ENTRIES SUPPLIED
——
--- src/sv/lobm_pkg.sv ---
`timescale 1ns / 1ps
`default_nettype none

package lobm_pkg;

  // Request kinds carried in s_axis_tuser
  typedef enum logic [1:0] {
    OP_LIMIT      = 2'd0,
    OP_MARKET     = 2'd1,
    OP_CANCEL_ID  = 2'd2,
    OP_CANCEL_POS = 2'd3
  } op_e;

  typedef enum logic [2:0] {
    STS_OK        = 3'd0,
    STS_BAD_PRICE = 3'd1,
    STS_BAD_QTY   = 3'd2,
    STS_NOT_FOUND = 3'd3,
    STS_BOOK_FULL = 3'd4
  } status_e;

  // What the scan token looks for
  typedef enum logic [1:0] {
    SRCH_MATCH = 2'd0,  // best price on a side, then oldest
    SRCH_ID    = 2'd1,  // first live slot with a given id
    SRCH_RANK  = 2'd2   // oldest at a level, newer than a threshold key
  } srch_e;

  typedef enum logic [1:0] {
    UPD_NONE  = 2'd0,
    UPD_WRITE = 2'd1,
    UPD_QTY   = 2'd2,   // new quantity, zero frees the slot
    UPD_CLEAR = 2'd3
  } upd_e;

  localparam logic REC_FILL  = 1'b0;
  localparam logic REC_FINAL = 1'b1;

  typedef struct packed {
    srch_e       mode;
    logic        side;
    logic [7:0]  price;
    logic [31:0] id;
    logic        thr_valid;
    logic [31:0] thr_id;
  } query_t;

  typedef struct packed {
    logic        hit;
    logic [7:0]  price;
    logic [31:0] id;
    logic [31:0] qty;
    logic [15:0] owner;
  } token_t;

  typedef struct packed {
    upd_e        op;
    logic        side;
    logic [7:0]  price;
    logic [31:0] id;
    logic [31:0] qty;
    logic [15:0] owner;
  } upd_t;

endpackage

`default_nettype wire

--- src/sv/lobm_cell.sv ---
`timescale 1ns / 1ps
`default_nettype none

// One order slot plus one stage of the search token pipeline.
module lobm_cell #(
  parameter int unsigned IDX_W    = 5,
  parameter int unsigned CELL_IDX = 0
) (
  input  wire logic                 clk_i,
  input  wire logic                 rst_ni,
  input  wire lobm_pkg::query_t     qry_i,
  input  wire logic [IDX_W-1:0]     thr_idx_i,
  input  wire lobm_pkg::upd_t       upd_i,
  input  wire logic [IDX_W-1:0]     upd_idx_i,
  input  wire lobm_pkg::token_t     tok_i,
  input  wire logic [IDX_W-1:0]     tok_idx_i,
  output lobm_pkg::token_t          tok_o,
  output logic [IDX_W-1:0]          tok_idx_o,
  output logic                      valid_o
);
  import lobm_pkg::*;

  localparam logic [IDX_W-1:0] MY_IDX = IDX_W'(CELL_IDX);

  logic        valid_q;
  logic        side_q;
  logic [7:0]  price_q;
  logic [31:0] id_q;
  logic [31:0] qty_q;
  logic [15:0] owner_q;
  token_t      tok_q;
  logic [IDX_W-1:0] tok_idx_q;

  logic sel;
  logic cand;
  logic better;

  assign sel = (upd_idx_i == MY_IDX);

  always_comb begin
    cand   = 1'b0;
    better = 1'b0;
    case (qry_i.mode)
      SRCH_MATCH: begin
        cand = valid_q && (side_q == qry_i.side);
        // ask makers: lowest price wins; bid makers: highest
        if (qry_i.side) begin
          better = (price_q < tok_i.price) ||
                   ((price_q == tok_i.price) && (id_q < tok_i.id));
        end else begin
          better = (price_q > tok_i.price) ||
                   ((price_q == tok_i.price) && (id_q < tok_i.id));
        end
      end
      SRCH_ID: begin
        cand   = valid_q && (id_q == qry_i.id);
        better = 1'b0;
      end
      SRCH_RANK: begin
        cand = valid_q && (side_q == qry_i.side) && (price_q == qry_i.price) &&
               (!qry_i.thr_valid || (id_q > qry_i.thr_id) ||
                ((id_q == qry_i.thr_id) && (MY_IDX > thr_idx_i)));
        better = (id_q < tok_i.id);
      end
      default: begin
        cand   = 1'b0;
        better = 1'b0;
      end
    endcase
  end

  always_ff @(posedge clk_i or negedge rst_ni) begin
    if (!rst_ni) begin
      valid_q <= 1'b0;
    end else begin
      case (upd_i.op)
        UPD_CLEAR: valid_q <= 1'b0;
        UPD_WRITE: if (sel) valid_q <= 1'b1;
        UPD_QTY:   if (sel) valid_q <= |upd_i.qty;
        default:   valid_q <= valid_q;
      endcase
    end
  end

  always_ff @(posedge clk_i) begin
    if (upd_i.op == UPD_WRITE && sel) begin
      side_q  <= upd_i.side;
      price_q <= upd_i.price;
      id_q    <= upd_i.id;
      qty_q   <= upd_i.qty;
      owner_q <= upd_i.owner;
    end else if (upd_i.op == UPD_QTY && sel) begin
      qty_q <= upd_i.qty;
    end
    if (cand && (!tok_i.hit || better)) begin
      tok_q     <= '{hit: 1'b1, price: price_q, id: id_q, qty: qty_q, owner: owner_q};
      tok_idx_q <= MY_IDX;
    end else begin
      tok_q     <= tok_i;
      tok_idx_q <= tok_idx_i;
    end
  end

  assign tok_o     = tok_q;
  assign tok_idx_o = tok_idx_q;
  assign valid_o   = valid_q;

endmodule

`default_nettype wire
——
YOUR INSTRUCTIONS
Without skipping a line, retype the full listing.

SOLUTION FOR THIS EXERCISE
--- src/sv/lobm_pkg.sv ---
`timescale 1ns / 1ps
`default_nettype none

package lobm_pkg;

  // Request kinds carried in s_axis_tuser
  typedef enum logic [1:0] {
    OP_LIMIT      = 2'd0,
    OP_MARKET     = 2'd1,
    OP_CANCEL_ID  = 2'd2,
    OP_CANCEL_POS = 2'd3
  } op_e;

  typedef enum logic [2:0] {
    STS_OK        = 3'd0,
    STS_BAD_PRICE = 3'd1,
    STS_BAD_QTY   = 3'd2,
    STS_NOT_FOUND = 3'd3,
    STS_BOOK_FULL = 3'd4
  } status_e;

  // What the scan token looks for
  typedef enum logic [1:0] {
    SRCH_MATCH = 2'd0,  // best price on a side, then oldest
    SRCH_ID    = 2'd1,  // first live slot with a given id
    SRCH_RANK  = 2'd2   // oldest at a level, newer than a threshold key
  } srch_e;

  typedef enum logic [1:0] {
    UPD_NONE  = 2'd0,
    UPD_WRITE = 2'd1,
    UPD_QTY   = 2'd2,   // new quantity, zero frees the slot
    UPD_CLEAR = 2'd3
  } upd_e;

  localparam logic REC_FILL  = 1'b0;
  localparam logic REC_FINAL = 1'b1;

  typedef struct packed {
    srch_e       mode;
    logic        side;
    logic [7:0]  price;
    logic [31:0] id;
    logic        thr_valid;
    logic [31:0] thr_id;
  } query_t;

  typedef struct packed {
    logic        hit;
    logic [7:0]  price;
    logic [31:0] id;
    logic [31:0] qty;
    logic [15:0] owner;
  } token_t;

  typedef struct packed {
    upd_e        op;
    logic        side;
    logic [7:0]  price;
    logic [31:0] id;
    logic [31:0] qty;
    logic [15:0] owner;
  } upd_t;

endpackage

`default_nettype wire

--- src/sv/lobm_cell.sv ---
`timescale 1ns / 1ps
`default_nettype none

// One order slot plus one stage of the search token pipeline.
module lobm_cell #(
  parameter int unsigned IDX_W    = 5,
  parameter int unsigned CELL_IDX = 0
) (
  input  wire logic                 clk_i,
  input  wire logic                 rst_ni,
  input  wire lobm_pkg::query_t     qry_i,
  input  wire logic [IDX_W-1:0]     thr_idx_i,
  input  wire lobm_pkg::upd_t       upd_i,
  input  wire logic [IDX_W-1:0]     upd_idx_i,
  input  wire lobm_pkg::token_t     tok_i,
  input  wire logic [IDX_W-1:0]     tok_idx_i,
  output lobm_pkg::token_t          tok_o,
  output logic [IDX_W-1:0]          tok_idx_o,
  output logic                      valid_o
);
  import lobm_pkg::*;

  localparam logic [IDX_W-1:0] MY_IDX = IDX_W'(CELL_IDX);

  logic        valid_q;
  logic        side_q;
  logic [7:0]  price_q;
  logic [31:0] id_q;
  logic [31:0] qty_q;
  logic [15:0] owner_q;
  token_t      tok_q;
  logic [IDX_W-1:0] tok_idx_q;

  logic sel;
  logic cand;
  logic better;

  assign sel = (upd_idx_i == MY_IDX);

  always_comb begin
    cand   = 1'b0;
    better = 1'b0;
    case (qry_i.mode)
      SRCH_MATCH: begin
        cand = valid_q && (side_q == qry_i.side);
        // ask makers: lowest price wins; bid makers: highest
        if (qry_i.side) begin
          better = (price_q < tok_i.price) ||
                   ((price_q == tok_i.price) && (id_q < tok_i.id));
        end else begin
          better = (price_q > tok_i.price) ||
                   ((price_q == tok_i.price) && (id_q < tok_i.id));
        end
      end
      SRCH_ID: begin
        cand   = valid_q && (id_q == qry_i.id);
        better = 1'b0;
      end
      SRCH_RANK: begin
        cand = valid_q && (side_q == qry_i.side) && (price_q == qry_i.price) &&
               (!qry_i.thr_valid || (id_q > qry_i.thr_id) ||
                ((id_q == qry_i.thr_id) && (MY_IDX > thr_idx_i)));
        better = (id_q < tok_i.id);
      end
      default: begin
        cand   = 1'b0;
        better = 1'b0;
      end
    endcase
  end

  always_ff @(posedge clk_i or negedge rst_ni) begin
    if (!rst_ni) begin
      valid_q <= 1'b0;
    end else begin
      case (upd_i.op)
        UPD_CLEAR: valid_q <= 1'b0;
        UPD_WRITE: if (sel) valid_q <= 1'b1;
        UPD_QTY:   if (sel) valid_q <= |upd_i.qty;
        default:   valid_q <= valid_q;
      endcase
    end
  end

  always_ff @(posedge clk_i) begin
    if (upd_i.op == UPD_WRITE && sel) begin
      side_q  <= upd_i.side;
      price_q <= upd_i.price;
      id_q    <= upd_i.id;
      qty_q   <= upd_i.qty;
      owner_q <= upd_i.owner;
    end else if (upd_i.op == UPD_QTY && sel) begin
      qty_q <= upd_i.qty;
    end
    if (cand && (!tok_i.hit || better)) begin
      tok_q     <= '{hit: 1'b1, price: price_q, id: id_q, qty: qty_q, owner: owner_q};
      tok_idx_q <= MY_IDX;
    end else begin
      tok_q     <= tok_i;
      tok_idx_q <= tok_idx_i;
    end
  end

  assign tok_o     = tok_q;
  assign tok_idx_o = tok_idx_q;
  assign valid_o   = valid_q;

endmodule

`default_nettype wire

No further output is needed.